Remedio contra la estupidez

¿Te quejas de que, por más que les dices las cosas una y otra vez, no te entienden? Yo también. Pero, examínate: ¿Haces caso a los demás cuando te advierten? Te confieso que a menudo de examino sobre ello, y, no sé…

Todos venimos a ser bastante parecidos. El hombre, que salió humilde y sabio de las manos de Dios, se apartó de Él por el pecado. Y, desde entonces, es necio por naturaleza (por naturaleza caída, desde luego). No nos enteramos de apenas nada, y solemos decir bastantes estupideces. Nos parecemos mucho a aquel sordo del evangelio, que, además, apenas podía hablar.

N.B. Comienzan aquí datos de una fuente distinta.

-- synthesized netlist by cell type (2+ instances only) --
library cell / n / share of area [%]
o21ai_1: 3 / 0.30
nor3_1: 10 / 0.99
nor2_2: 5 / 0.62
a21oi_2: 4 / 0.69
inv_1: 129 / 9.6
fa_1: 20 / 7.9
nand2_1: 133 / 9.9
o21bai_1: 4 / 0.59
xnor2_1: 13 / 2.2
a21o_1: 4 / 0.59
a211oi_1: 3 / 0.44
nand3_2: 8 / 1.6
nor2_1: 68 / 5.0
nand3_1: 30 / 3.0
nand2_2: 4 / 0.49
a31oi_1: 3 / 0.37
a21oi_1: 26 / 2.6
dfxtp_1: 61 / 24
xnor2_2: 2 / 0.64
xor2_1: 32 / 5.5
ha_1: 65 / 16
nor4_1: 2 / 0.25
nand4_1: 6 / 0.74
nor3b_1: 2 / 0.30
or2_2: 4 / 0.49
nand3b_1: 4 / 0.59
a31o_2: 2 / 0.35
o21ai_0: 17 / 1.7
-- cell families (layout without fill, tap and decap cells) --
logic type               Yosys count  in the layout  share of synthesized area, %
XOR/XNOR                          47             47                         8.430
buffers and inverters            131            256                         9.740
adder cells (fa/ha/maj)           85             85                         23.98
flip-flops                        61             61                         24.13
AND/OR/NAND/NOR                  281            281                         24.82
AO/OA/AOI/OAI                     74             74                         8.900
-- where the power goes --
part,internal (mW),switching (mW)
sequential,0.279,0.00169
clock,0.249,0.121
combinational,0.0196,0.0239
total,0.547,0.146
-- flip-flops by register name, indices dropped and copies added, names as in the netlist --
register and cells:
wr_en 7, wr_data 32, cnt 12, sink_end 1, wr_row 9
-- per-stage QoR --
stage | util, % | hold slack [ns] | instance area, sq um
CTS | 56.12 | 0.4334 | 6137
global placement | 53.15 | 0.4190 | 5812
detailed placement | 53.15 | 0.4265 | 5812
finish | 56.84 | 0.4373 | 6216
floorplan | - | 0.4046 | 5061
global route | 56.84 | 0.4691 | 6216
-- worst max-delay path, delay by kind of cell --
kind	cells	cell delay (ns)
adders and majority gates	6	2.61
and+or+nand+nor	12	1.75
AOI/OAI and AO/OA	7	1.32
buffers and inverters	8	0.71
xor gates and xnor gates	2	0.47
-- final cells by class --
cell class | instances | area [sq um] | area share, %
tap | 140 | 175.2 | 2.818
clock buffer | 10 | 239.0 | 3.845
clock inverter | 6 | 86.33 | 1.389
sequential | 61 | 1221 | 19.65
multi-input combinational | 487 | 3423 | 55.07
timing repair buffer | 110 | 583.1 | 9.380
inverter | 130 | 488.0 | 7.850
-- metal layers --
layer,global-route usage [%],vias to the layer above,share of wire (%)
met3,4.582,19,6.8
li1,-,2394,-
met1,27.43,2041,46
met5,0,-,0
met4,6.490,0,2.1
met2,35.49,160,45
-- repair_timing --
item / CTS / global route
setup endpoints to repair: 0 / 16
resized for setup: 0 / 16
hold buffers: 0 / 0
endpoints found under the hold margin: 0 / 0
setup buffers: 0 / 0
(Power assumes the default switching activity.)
--- src/mrd_consts.svh ---
`ifndef MRD_CONSTS_SVH
`define MRD_CONSTS_SVH

// memory organisation, sample i lives in bank i mod 7 at row i div 7
`define MRD_BANKS 7
`define MRD_ROW_W 9

// linear sample index and frame counters
`define MRD_ADDR_W 12

`define MRD_DATA_W 16 // per real / imaginary part

// frame configuration limits
`define MRD_MAX_FACTORS 6
`define MRD_MAX_PTS 2048

`endif

--- src/mrd_pkg.sv ---
`include "mrd_consts.svh"

package mrd_pkg;

	typedef enum logic [1:0] {
		st_idle       = 2'd0,
		st_sink       = 2'd1,
		st_wait_to_rd = 2'd2,
		st_source     = 2'd3
	} mrd_state_e;

	// one complex sample, re in the upper half
	typedef struct packed {
		logic signed [`MRD_DATA_W-1:0] re;
		logic signed [`MRD_DATA_W-1:0] im;
	} cplx_t;

	typedef logic [`MRD_BANKS-1:0] bank_en_t; // bit b selects bank b

	typedef logic [2:0] factor_t; // radix 2 to 5

endpackage

--- src/bank_divider_7.sv ---
`include "mrd_consts.svh"

module bank_divider_7 (
	input  logic [`MRD_ADDR_W-1:0] dividend,
	output logic [`MRD_ROW_W-1:0]  quotient,
	output logic [2:0]             remainder
);

	// floor(2^14 / 7), undershoots by at most one over the address range
	localparam logic [2*`MRD_ADDR_W-1:0] RECIP = 2340;
	localparam int SHIFT = 14;

	logic [2*`MRD_ADDR_W-1:0] prod;
	logic [`MRD_ADDR_W-1:0]   q_est;
	logic [`MRD_ADDR_W-1:0]   r_est;
	logic                     fix;

	assign prod  = dividend * RECIP;
	assign q_est = `MRD_ADDR_W'(prod >> SHIFT);
	assign r_est = dividend - q_est * 3'd7; // 0 .. 13
	assign fix   = (r_est >= 7);

	assign quotient  = `MRD_ROW_W'(fix ? q_est + 1'b1 : q_est);
	assign remainder = 3'(fix ? r_est - 3'd7 : r_est);

endmodule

¡Bien por nosotros! Porque la salvación de aquel hombre es también la nuestra. Jesús, apartándolo de la gente, a solas, lo sanó. Si vencemos la resistencia a la soledad con Dios, si encontramos cada día media hora para pasarla en intimidad con Él, nos curará.

Le metió los dedos en los oídos, y con la saliva le tocó la lengua. El dedo de Jesús, que es su Espíritu, nos hará entender, y su saliva, que es su palabra, abrirá nuestros labios para proclamar sus maravillas.

¿Por qué no rezas? Es la mejor cura para nuestra estupidez «natural».